Silencio cierra magistralmente un Jueves Santo de dudas

La Hermandad retrasó su salida una hora pero pudo realizar su estación de penitencia

La noche no comenzaba muy esperanzadora en la Rambla de Alfareros. Faltaba media hora para que el reloj marcara las nueve de la noche, hora a la que la Hermandad tenía prevista su salida, cuando la lluvia se hacía notar con algo más de fuerza que cuando lo hizo a primera hora de la tarde. 


Todos los hermanos que formarían el cortejo ya se encontraban en el interior de la Parroquia de San Agustín y la noticia de la lluvia se iba difundiendo entre ellos. En ese momento los teléfonos móviles salían de todos los bolsillos para ver qué estaba ocurriendo en el cielo de Almería. Y lo que estaba pasando era una pequeña nube que parecía dejar algo de agua hasta las 21:30h, algo que tranquilizaba no solo a los hermanos sino también a la junta de gobierno. 


La primera decisión que tomaría la misma, sería la de posponer a las 21:30h una nueva reunión para volver a valorar la situación. El nerviosismo, a pesar de lo que se pudiera esperar, no era demasiado alto, ya que las predicciones eran muy claras y a partir de las 22:00h no había riesgo ninguna de lluvia. Y esas predicciones fueron las que llevaron a la junta de gobierno a anunciar que, efectivamente, la Hermandad saldría a esa hora, es decir, una hora más tarde de lo previsto y sin ninguna modificación en el recorrido.
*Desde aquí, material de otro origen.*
What follows belongs to an exercise in optimizing a design on an open flow for small area and a short achievable clock period; a production flow would make more cautious choices. RTL that was checked went through simulation tests only; none was proved equivalent to the original.

==> inputs of trial 39 <==
Design goertzel_filter, start of the top module:
module goertzel_filter
  (input  [13:0] input_signal,
   input  clk,
   input  rst,
   output [39:0] magnitude);
==> flow/config.mk <==
export PLATFORM = sky130hd
export DESIGN_NAME = goertzel_filter
export DESIGN_NICKNAME = goertzel_filter
export VERILOG_FILES = /design/flow/design.v
export SDC_FILE = /design/flow/constraint.sdc
export NUM_CORES = 4
export LEC_CHECK = 0
export CAP_MARGIN = 20
export CORE_MARGIN = 2
export CORE_UTILIZATION = 55
export SLEW_MARGIN = 20
export SYNTH_HIERARCHICAL = 1
export SYNTH_MINIMUM_KEEP_SIZE = 0
==> flow/constraint.sdc <==
create_clock -name core_clock -period 45.0 [get_ports {clk}]
set_input_delay 9.0000 -clock core_clock [delete_from_list [all_inputs] [get_ports {clk}]]
set_output_delay 9.0000 -clock core_clock [all_outputs]
set_load 0.01 [all_outputs]
standard.sh (not shown) runs the stock make flow with config.mk's settings and CLKGATE_MAP_FILE= SYNTH_SCRIPT=/design/flow/synth_recipe.tcl, a recipe that flattens the netlist after the stock synthesis.
==> flow/flow/run.sh <==
#!/bin/bash
set -euo pipefail
bash standard.sh SETUP_SLACK_MARGIN=28.5 finish > orfs_make.log 2>&1
==> build 22 (differences from trial 39) <==
==> flow/flow/run.sh (replaced) <==
#!/bin/bash
set -euo pipefail
bash standard.sh SETUP_SLACK_MARGIN=28 finish > orfs_make.log 2>&1
==> trial 24 (differences from trial 39) <==
Settings changed: CTS_BUF_LIST from default to sky130_fd_sc_hd__clkbuf_8, CTS_CLUSTER_SIZE from default to 40, TNS_END_PERCENT from default to 10.
==> results.txt <==
Build 22 completed with no timing, DRC or antenna violations. Trial 39 ran to the end with no violations. Trial 24 completed with no timing, DRC or antenna violations.
The lowest global-route usage belongs to build 22, the highest to trial 39.
Of trial 24 and build 22, trial 24 has the higher non-clock buffer count (gap 7).
Worst setup slack: trial 24 > trial 39 > build 22.
Clock-buffer cell count is the same in trial 39 and trial 24.
Of trial 24 and build 22, build 22 has the higher first-iteration DRC count (gap 16%, measured against build 22).
Sequential share of layout area: build 22 is higher than trial 39 (0.092 points).
Cell area, highest first: trial 39, trial 24, build 22.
En ese momento, la maquinaria organizativa volvió a echar a rodar y los numerosos tramos de nazarenos fueron nuevamente colocados para emprender el camino hacia la S.A.I. Catedral de Almería para realizar esta estación de penitencia histórica para esta Hermandad ya que se encuentra inmersa en la celebración de su 75 Aniversario. 


A falta ya de tan solo diez minutos para que las puertas de San Agustín se abrieran definitivamente, el secretario de la Hermandad, Manuel González, tomaba la palabra para realizar el juramento de Silencio que todos los hermanos de la corporación juran, de rodillas, antes de hacer su estación de penitencia. 



Tras ello, ahora sí, se abrían las puertas de San Agustín y comenzaba a andar el cortejo del Silencio. El público no se había movido de la Rambla de Alfareros, abarrotando esta calle por la que transcurrirían el Señor de la Redención y María Santísima del Consuelo. Precisamente, una vez comenzaba a avanzar el cortejo, el capataz del misterio, Alejandro Suárez, tocaba el llamador y el Señor de la Redención se encaminaba hacia el dintel, que tras agacharse los costaleros, pasaría sin ningún problema.


Tras Él, continuarían saliendo numerosos penitentes que en este caso antecederían, junto con las mantillas, al paso de palio del Consuelo. De igual forma, la Virgen encararía la puerta de salida atravesándola bajo los sones de esa pieza estrenada dentro de ese 75 aniversario y titulada con su mismo nombre:  'Consuelo'.





La Virgen del Consuelo avanzando por la Rambla Alfareros
La Virgen del Consuelo avanzando por la Rambla AlfarerosJ. Morales


Ahora sí, el Silencio estaba en la calle y Almería seguía acompañando en la Hermandad por todo su recorrido. Pablo Iglesias, Puerta Purchena el propio Paseo de Almería, estaba repleto de almerienses que querían disfrutar de este Jueves Santo que también se había visto afectado por esa lluvia, al igual que ocurriría el Miércoles. 


Así, la Hermandad avanzaba sobria y elegante por el centro de la ciudad llegando a la Catedral de Almería donde esperaba el Sr. Obispo, D. Antonio Gómez Cantero quien presidiría la oración ante los titulares de la corporación para que, posteriormente continuaran su recorrido ya de vuelta a su Parroquia. Lo harían por una nueva zona, que le llevaría a transitar por la Plaza San Pedro y por la Plaza Flores para llegar a la Parroquia de Santiago donde esperaba una representación de la Hermandad de la Soledad. 


Marcaba el reloj las una de la madrugada aproximadamente cuando la Hermandad ya llegaba a la Puerta de Purchena y encaraba el recta final de su recorrido. La noche estaba respetando y lo haría hasta el final, cuando la Virgen del Consuelo entrase de nuevo en la Parroquia de San Agustín. En ese momento, con las luces del interior apagadas iluminando la escena únicamente la candelaria del palio, entera encendida, se leía el extracto del descendimiento y tras rezar, la Virgen era colocada al lado del paso de misterio, a la derecha del Altar Mayor y se daba por concluida eta estación de penitencia que a pesar de comenzar con dudas, se concluyó de forma espléndida.